▶ [Work request]:
Please copy every line from the records below that contains the string "opLw".

****************************************

$ cat src/hdl/cpuCtrlPkg.sv
`default_nettype none

package cpuCtrlPkg;

	//////////////////////////////////////////////////////////////
	// control states
	//////////////////////////////////////////////////////////////
	typedef enum logic [4:0] {
		Fetch                = 5'd0,
		Decode               = 5'd1,
		R_Execution          = 5'd2,
		R_Write              = 5'd3,
		Ber                  = 5'd4,
		Calculate_Memory     = 5'd5,
		Store_Word           = 5'd6,
		Reset_Memory_Read    = 5'd7,
		Load_Word_1          = 5'd8,
		Load_Word_2          = 5'd9,
		Shift_L              = 5'd10,
		Shift_R              = 5'd11,
		Load_Shift           = 5'd12,
		Lpc_Calculate        = 5'd13,
		Lpc_Load             = 5'd14,
		Spc_Calculate        = 5'd15,
		Spc_Load             = 5'd16,
		Loading_Calculations = 5'd17,
		Addc                 = 5'd18,
		LC                   = 5'd19,
		Rst_RUM              = 5'd20,
		Rst_Ex               = 5'd21,
		RstExH_WB            = 5'd22,
		ExH_B                = 5'd23,
		ExH_PC               = 5'd24,
		ExH_ALU              = 5'd25,
		ResetState           = 5'd26,
		WaitState            = 5'd27,
		MemoryWait           = 5'd28,
		MemoryWait2          = 5'd29
	} ctrlStateT;

	// instruction opcodes, as found in the top nibble of the IR
	typedef enum logic [3:0] {
		opAnd  = 4'd0,
		opOr   = 4'd1,
		opNor  = 4'd2,
		opAdd  = 4'd3,
		opSub  = 4'd4,
		opSlt  = 4'd5,
		opBer  = 4'd6,
		opRst  = 4'd7,
		opLw   = 4'd8,
		opSw   = 4'd9,
		opSll  = 4'd10,
		opSrl  = 4'd11,
		opLc   = 4'd12,
		opAddc = 4'd13,
		opLpc  = 4'd14,
		opSpc  = 4'd15
	} opcodeT;

	//////////////////////////////////////////////////////////////
	// exception causes
	//////////////////////////////////////////////////////////////
	localparam logic [1:0] causeInput    = 2'd0;
	localparam logic [1:0] causeOvfl     = 2'd1;
	localparam logic [1:0] causeAccInv   = 2'd2;
	localparam logic [1:0] causeMisalign = 2'd3;

	// enable bit of cause n sits at excEnableBase + n in the status word
	localparam int excEnableBase = 4;

	// datapath select widths
	localparam int aluASelW  = 3;
	localparam int aluBSelW  = 2;
	localparam int aluCtrlW  = 2;
	localparam int pcSrcW    = 3;
	localparam int shiftSelW = 2;
	localparam int regSelW   = 2;
	localparam int memToRegW = 2;

endpackage

`default_nettype wire
$ cat src/hdl/excIf.sv
`timescale 1ns/1ps
`default_nettype none

interface excIf;

	// current state and whether the plain successor would be Fetch
	cpuCtrlPkg::ctrlStateT state;
	logic                  nextIsFetch;

	// trap request and the skip path out of ExH_B
	logic take;
	logic skip;
	logic skipToWrite;

	modport seq (
		output state,
		output nextIsFetch,
		input  take,
		input  skip,
		input  skipToWrite
	);

	modport exc (
		input  state,
		input  nextIsFetch,
		output take,
		output skip,
		output skipToWrite
	);

endinterface

`default_nettype wire

$ cat src/hdl/cpuControl.sv
`timescale 1ns/1ps
`default_nettype none

module cpuControl #(
	parameter int dataWidth = 16
) (
	input  logic                                  CLK,
	input  logic                                  Reset,
	input  cpuCtrlPkg::opcodeT                    op,
	input  logic [dataWidth-1:0]                  bread,
	input  logic                                  ovfl,
	input  logic                                  AccInv,
	input  logic                                  Misalign,
	input  logic                                  InputRecv,
	output logic                                  ReadAddr,
	output logic                                  IRWrite,
	output logic [cpuCtrlPkg::aluASelW-1:0]       ALUA,
	output logic [cpuCtrlPkg::aluBSelW-1:0]       ALUB,
	output logic [cpuCtrlPkg::aluCtrlW-1:0]       ALUControl,
	output logic [cpuCtrlPkg::pcSrcW-1:0]         PCSource,
	output logic                                  PCWrite,
	output logic                                  PCWriteCond,
	output logic                                  RegWrite,
	output logic                                  MemWrite,
	output logic                                  AWrite,
	output logic                                  BWrite,
	output logic                                  CWrite,
	output logic [cpuCtrlPkg::shiftSelW-1:0]      ShifterInput,
	output logic [cpuCtrlPkg::shiftSelW-1:0]      ShifterControl,
	output logic                                  ShifterLeft,
	output logic [cpuCtrlPkg::regSelW-1:0]        RegRead,
	output logic                                  RegRead2,
	output logic                                  ALUOutWrite,
	output logic [cpuCtrlPkg::regSelW-1:0]        RegDest,
	output logic [cpuCtrlPkg::memToRegW-1:0]      MemToReg,
	output logic                                  MDWrite,
	output logic                                  InputRst,
	output logic [1:0]                            ExType,
	output logic                                  KernelMode
);

	cpuCtrlPkg::ctrlStateT state;

	// sequencer to exception unit
	excIf excBus ();

	stateSequencer i_stateSequencer (
		.CLK     (CLK),
		.Reset   (Reset),
		.op      (op),
		.excPort (excBus.seq),
		.state   (state)
	);

	exceptionUnit #(
		.dataWidth (dataWidth)
	) i_exceptionUnit (
		.CLK        (CLK),
		.Reset      (Reset),
		.ovfl       (ovfl),
		.AccInv     (AccInv),
		.Misalign   (Misalign),
		.InputRecv  (InputRecv),
		.bread      (bread),
		.excPort    (excBus.exc),
		.ExType     (ExType),
		.KernelMode (KernelMode)
	);

	controlDecode i_controlDecode (
		.state          (state),
		.ReadAddr       (ReadAddr),
		.IRWrite        (IRWrite),
		.ALUA           (ALUA),
		.ALUB           (ALUB),
		.ALUControl     (ALUControl),
		.PCSource       (PCSource),
		.PCWrite        (PCWrite),
		.PCWriteCond    (PCWriteCond),
		.RegWrite       (RegWrite),
		.MemWrite       (MemWrite),
		.AWrite         (AWrite),
		.BWrite         (BWrite),
		.CWrite         (CWrite),
		.ShifterInput   (ShifterInput),
		.ShifterControl (ShifterControl),
		.ShifterLeft    (ShifterLeft),
		.RegRead        (RegRead),
		.RegRead2       (RegRead2),
		.ALUOutWrite    (ALUOutWrite),
		.RegDest        (RegDest),
		.MemToReg       (MemToReg),
		.MDWrite        (MDWrite),
		.InputRst       (InputRst)
	);

endmodule

`default_nettype wire

$ cat src/hdl/controlDecode.sv
`timescale 1ns/1ps
`default_nettype none

module controlDecode (
	input  cpuCtrlPkg::ctrlStateT                 state,
	output logic                                  ReadAddr,
	output logic                                  IRWrite,
	output logic [cpuCtrlPkg::aluASelW-1:0]       ALUA,
	output logic [cpuCtrlPkg::aluBSelW-1:0]       ALUB,
	output logic [cpuCtrlPkg::aluCtrlW-1:0]       ALUControl,
	output logic [cpuCtrlPkg::pcSrcW-1:0]         PCSource,
	output logic                                  PCWrite,
	output logic                                  PCWriteCond,
	output logic                                  RegWrite,
	output logic                                  MemWrite,
	output logic                                  AWrite,
	output logic                                  BWrite,
	output logic                                  CWrite,
	output logic [cpuCtrlPkg::shiftSelW-1:0]      ShifterInput,
	output logic [cpuCtrlPkg::shiftSelW-1:0]      ShifterControl,
	output logic                                  ShifterLeft,
	output logic [cpuCtrlPkg::regSelW-1:0]        RegRead,
	output logic                                  RegRead2,
	output logic                                  ALUOutWrite,
	output logic [cpuCtrlPkg::regSelW-1:0]        RegDest,
	output logic [cpuCtrlPkg::memToRegW-1:0]      MemToReg,
	output logic                                  MDWrite,
	output logic                                  InputRst
);

	always_comb
	begin
		// everything idle unless the state asks for it
		ReadAddr       = 1'b0;
		IRWrite        = 1'b0;
		ALUA           = 3'd0;
		ALUB           = 2'd0;
		ALUControl     = 2'd0;
		PCSource       = 3'd0;
		PCWrite        = 1'b0;
		PCWriteCond    = 1'b0;
		RegWrite       = 1'b0;
		MemWrite       = 1'b0;
		AWrite         = 1'b0;
		BWrite         = 1'b0;
		CWrite         = 1'b0;
		ShifterInput   = 2'd0;
		ShifterControl = 2'd0;
		ShifterLeft    = 1'b0;
		RegRead        = 2'd0;
		RegRead2       = 1'b0;
		ALUOutWrite    = 1'b0;
		RegDest        = 2'd0;
		MemToReg       = 2'd0;
		MDWrite        = 1'b0;
		InputRst       = 1'b0;

		case (state)
			//////////////////////////////////////////////////////////////
			// common path
			//////////////////////////////////////////////////////////////
			cpuCtrlPkg::ResetState:
			begin
				PCWrite  = 1'b1;
				PCSource = 3'd4;
			end
			cpuCtrlPkg::Fetch:
			begin
				// IR load and PC + 1 in the same cycle
				IRWrite    = 1'b1;
				ALUB       = 2'd1;
				ALUControl = 2'd1;
				PCSource   = 3'd1;
				PCWrite    = 1'b1;
			end
			cpuCtrlPkg::Decode:
			begin
				AWrite  = 1'b1;
				BWrite  = 1'b1;
				RegRead = 2'd1;
			end
			cpuCtrlPkg::R_Execution:
			begin
				ALUA        = 3'd1;
				ALUOutWrite = 1'b1;
				CWrite      = 1'b1;
			end
			// plain register writebacks
			cpuCtrlPkg::R_Write, cpuCtrlPkg::Load_Shift, cpuCtrlPkg::Lpc_Load:
				RegWrite = 1'b1;
			cpuCtrlPkg::Ber:
				PCWriteCond = 1'b1;
			//////////////////////////////////////////////////////////////
			// memory access
			//////////////////////////////////////////////////////////////
			cpuCtrlPkg::Calculate_Memory:
			begin
				ALUA           = 3'd1;
				ALUB           = 2'd2;
				ALUControl     = 2'd1;
				ALUOutWrite    = 1'b1;
				ShifterControl = 2'd2;
				ShifterLeft    = 1'b1;
				CWrite         = 1'b1;
			end
			cpuCtrlPkg::Store_Word:
			begin
				ReadAddr = 1'b1;
				MemWrite = 1'b1;
			end
			cpuCtrlPkg::Load_Word_1:
			begin
				ReadAddr = 1'b1;
				MDWrite  = 1'b1;
			end
			cpuCtrlPkg::Load_Word_2:
			begin
				MemToReg = 2'd1;
				RegWrite = 1'b1;
			end
			//////////////////////////////////////////////////////////////
			// shifts, constants and PC moves
			//////////////////////////////////////////////////////////////
			cpuCtrlPkg::Shift_L, cpuCtrlPkg::Shift_R:
			begin
				ALUA           = 3'd2;
				ALUB           = 2'd2;
				ALUControl     = 2'd1;
				ALUOutWrite    = 1'b1;
				ShifterInput   = 2'd2;
				ShifterControl = 2'd1;
				ShifterLeft    = (state == cpuCtrlPkg::Shift_L);
			end
			cpuCtrlPkg::Lpc_Calculate, cpuCtrlPkg::Spc_Calculate:
			begin
				// spc takes its base from a different ALU A source
				ALUA         = (state == cpuCtrlPkg::Spc_Calculate) ? 3'd3 : 3'd0;
				ALUB         = 2'd2;
				ALUControl   = 2'd1;
				ALUOutWrite  = 1'b1;
				ShifterInput = 2'd1;
				ShifterLeft  = 1'b1;
			end
			cpuCtrlPkg::Spc_Load:
			begin
				PCSource = 3'd2;
				PCWrite  = 1'b1;
			end
			cpuCtrlPkg::Loading_Calculations:
				CWrite = 1'b1;
			cpuCtrlPkg::LC, cpuCtrlPkg::Addc:
			begin
				ALUA           = (state == cpuCtrlPkg::Addc) ? 3'd4 : 3'd2;
				ALUB           = 2'd2;
				ALUControl     = 2'd1;
				ALUOutWrite    = 1'b1;
				ShifterInput   = 2'd1;
				ShifterControl = 2'd2;
				ShifterLeft    = 1'b1;
			end
			//////////////////////////////////////////////////////////////
			// rst and the exception handler
			//////////////////////////////////////////////////////////////
			cpuCtrlPkg::Rst_RUM:
			begin
				RegRead = 2'd2;
				AWrite  = 1'b1;
			end
			cpuCtrlPkg::Rst_Ex:
			begin
				ALUA           = 3'd5;
				ALUB           = 2'd2;
				ALUControl     = 2'd2;
				ALUOutWrite    = 1'b1;
				ShifterInput   = 2'd2;
				ShifterControl = 2'd3;
			end
			cpuCtrlPkg::RstExH_WB:
			begin
				RegDest  = 2'd2;
				RegWrite = 1'b1;
			end
			cpuCtrlPkg::ExH_B:
			begin
				// status word into B, pending input acknowledged
				BWrite   = 1'b1;
				RegRead2 = 1'b1;
				InputRst = 1'b1;
			end
			cpuCtrlPkg::ExH_PC:
			begin
				PCWrite     = 1'b1;
				PCSource    = 3'd3;
				RegWrite    = 1'b1;
				RegDest     = 2'd1;
				MemToReg    = 2'd2;
				ALUOutWrite = 1'b1;
				ALUA        = 3'd7;
				ALUControl  = 2'd2;
			end
			cpuCtrlPkg::ExH_ALU:
			begin
				ALUA           = 3'd6;
				ALUB           = 2'd2;
				ALUControl     = 2'd1;
				ALUOutWrite    = 1'b1;
				ShifterInput   = 2'd3;
				ShifterControl = 2'd3;
				ShifterLeft    = 1'b1;
			end
			// Reset_Memory_Read and the wait states drive nothing
			default:
				PCWrite = 1'b0;
		endcase
	end

endmodule

`default_nettype wire

$ cat src/hdl/exceptionUnit.sv
`timescale 1ns/1ps
`default_nettype none

module exceptionUnit #(
	parameter int dataWidth = 16
) (
	input  logic                 CLK,
	input  logic                 Reset,
	input  logic                 ovfl,
	input  logic                 AccInv,
	input  logic                 Misalign,
	input  logic                 InputRecv,
	input  logic [dataWidth-1:0] bread,
	excIf.exc                    excPort,
	output logic [1:0]           ExType,
	output logic                 KernelMode
);

	logic       causeEnabled;
	logic       aluResult;
	logic       memAccess;
	logic [1:0] cause;

	// enable bit of the latched cause, read from the status word in B
	assign causeEnabled = bread[cpuCtrlPkg::excEnableBase + ExType];

	assign excPort.skip        = (excPort.state == cpuCtrlPkg::ExH_B) && !causeEnabled;
	assign excPort.skipToWrite = (ExType == cpuCtrlPkg::causeOvfl);

	// states where each cause can be raised
	assign aluResult = (excPort.state == cpuCtrlPkg::R_Execution)
		|| (excPort.state == cpuCtrlPkg::Addc);
	assign memAccess = (excPort.state == cpuCtrlPkg::Fetch)
		|| (excPort.state == cpuCtrlPkg::Store_Word)
		|| (excPort.state == cpuCtrlPkg::Load_Word_1);

	//////////////////////////////////////////////////////////////
	// fixed priority, skip first
	//////////////////////////////////////////////////////////////
	always_comb
	begin
		excPort.take = 1'b0;
		cause = cpuCtrlPkg::causeInput;
		if (!excPort.skip)
		begin
			if (aluResult && ovfl)
			begin
				excPort.take = 1'b1;
				cause = cpuCtrlPkg::causeOvfl;
			end
			else if (memAccess && AccInv)
			begin
				excPort.take = 1'b1;
				cause = cpuCtrlPkg::causeAccInv;
			end
			else if (memAccess && Misalign)
			begin
				excPort.take = 1'b1;
				cause = cpuCtrlPkg::causeMisalign;
			end
			// pending input is only taken between instructions
			else if (excPort.nextIsFetch && InputRecv)
			begin
				excPort.take = 1'b1;
				cause = cpuCtrlPkg::causeInput;
			end
		end
	end

	always_ff @(posedge CLK or posedge Reset)
	begin
		if (Reset)
		begin
			ExType     <= cpuCtrlPkg::causeInput;
			KernelMode <= 1'b0;
		end
		else if (excPort.take)
		begin
			ExType     <= cause;
			KernelMode <= 1'b1;
		end
		else if (excPort.state == cpuCtrlPkg::Rst_RUM)
			// rst returns to user mode
			KernelMode <= 1'b0;
	end

endmodule

`default_nettype wire

$ cat src/hdl/stateSequencer.sv
`timescale 1ns/1ps
`default_nettype none

module stateSequencer (
	input  logic                  CLK,
	input  logic                  Reset,
	input  cpuCtrlPkg::opcodeT    op,
	excIf.seq                     excPort,
	output cpuCtrlPkg::ctrlStateT state
);

	// successor when no exception interferes
	cpuCtrlPkg::ctrlStateT nextState;

	//////////////////////////////////////////////////////////////
	// plain next-state table
	//////////////////////////////////////////////////////////////
	always_comb
	begin
		nextState = cpuCtrlPkg::Fetch;
		case (state)
			cpuCtrlPkg::Fetch:
				nextState = cpuCtrlPkg::Decode;
			cpuCtrlPkg::Decode:
			begin
				// opcode dispatch
				case (op)
					cpuCtrlPkg::opAnd, cpuCtrlPkg::opOr, cpuCtrlPkg::opNor,
					cpuCtrlPkg::opAdd, cpuCtrlPkg::opSub, cpuCtrlPkg::opSlt,
					cpuCtrlPkg::opBer:
						nextState = cpuCtrlPkg::R_Execution;
					cpuCtrlPkg::opRst:
						nextState = cpuCtrlPkg::Rst_RUM;
					cpuCtrlPkg::opLw, cpuCtrlPkg::opSw:
						nextState = cpuCtrlPkg::Calculate_Memory;
					cpuCtrlPkg::opSll:
						nextState = cpuCtrlPkg::Shift_L;
					cpuCtrlPkg::opSrl:
						nextState = cpuCtrlPkg::Shift_R;
					cpuCtrlPkg::opLc, cpuCtrlPkg::opAddc:
						nextState = cpuCtrlPkg::Loading_Calculations;
					cpuCtrlPkg::opLpc:
						nextState = cpuCtrlPkg::Lpc_Calculate;
					cpuCtrlPkg::opSpc:
						nextState = cpuCtrlPkg::Spc_Calculate;
					default:
						nextState = cpuCtrlPkg::Fetch;
				endcase
			end
			// ber shares the ALU step, then branches
			cpuCtrlPkg::R_Execution:
				nextState = (op == cpuCtrlPkg::opBer) ? cpuCtrlPkg::Ber : cpuCtrlPkg::R_Write;
			cpuCtrlPkg::Calculate_Memory:
				nextState = (op == cpuCtrlPkg::opLw) ? cpuCtrlPkg::MemoryWait
					: cpuCtrlPkg::Store_Word;
			cpuCtrlPkg::Loading_Calculations:
				nextState = (op == cpuCtrlPkg::opAddc) ? cpuCtrlPkg::Addc : cpuCtrlPkg::LC;
			// load word walks through two memory waits
			cpuCtrlPkg::MemoryWait:
				nextState = cpuCtrlPkg::Load_Word_1;
			cpuCtrlPkg::Load_Word_1:
				nextState = cpuCtrlPkg::MemoryWait2;
			cpuCtrlPkg::MemoryWait2:
				nextState = cpuCtrlPkg::Load_Word_2;
			cpuCtrlPkg::Load_Word_2, cpuCtrlPkg::Store_Word:
				nextState = cpuCtrlPkg::Reset_Memory_Read;
			cpuCtrlPkg::Shift_L, cpuCtrlPkg::Shift_R:
				nextState = cpuCtrlPkg::Load_Shift;
			cpuCtrlPkg::Lpc_Calculate:
				nextState = cpuCtrlPkg::Lpc_Load;
			cpuCtrlPkg::Spc_Calculate:
				nextState = cpuCtrlPkg::Spc_Load;
			cpuCtrlPkg::Ber, cpuCtrlPkg::Spc_Load:
				nextState = cpuCtrlPkg::WaitState;
			cpuCtrlPkg::Addc, cpuCtrlPkg::LC:
				nextState = cpuCtrlPkg::R_Write;
			cpuCtrlPkg::Rst_RUM:
				nextState = cpuCtrlPkg::Rst_Ex;
			cpuCtrlPkg::Rst_Ex, cpuCtrlPkg::ExH_ALU:
				nextState = cpuCtrlPkg::RstExH_WB;
			// handler sequence
			cpuCtrlPkg::ExH_B:
				nextState = cpuCtrlPkg::ExH_PC;
			cpuCtrlPkg::ExH_PC:
				nextState = cpuCtrlPkg::ExH_ALU;
			default:
				nextState = cpuCtrlPkg::Fetch;
		endcase
	end

	assign excPort.state       = state;
	assign excPort.nextIsFetch = (nextState == cpuCtrlPkg::Fetch);

	//////////////////////////////////////////////////////////////
	// state register
	//////////////////////////////////////////////////////////////
	always_ff @(posedge CLK or posedge Reset)
	begin
		if (Reset)
			state <= cpuCtrlPkg::ResetState;
		else if (excPort.skip)
			// disabled cause, overflow still writes its result back
			state <= excPort.skipToWrite ? cpuCtrlPkg::R_Write : cpuCtrlPkg::Fetch;
		else if (excPort.take)
			state <= cpuCtrlPkg::ExH_B;
		else
			state <= nextState;
	end

endmodule

`default_nettype wire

****************************************

▶ [Response to the exercise]:
		opLw   = 4'd8,
					cpuCtrlPkg::opLw, cpuCtrlPkg::opSw:
				nextState = (op == cpuCtrlPkg::opLw) ? cpuCtrlPkg::MemoryWait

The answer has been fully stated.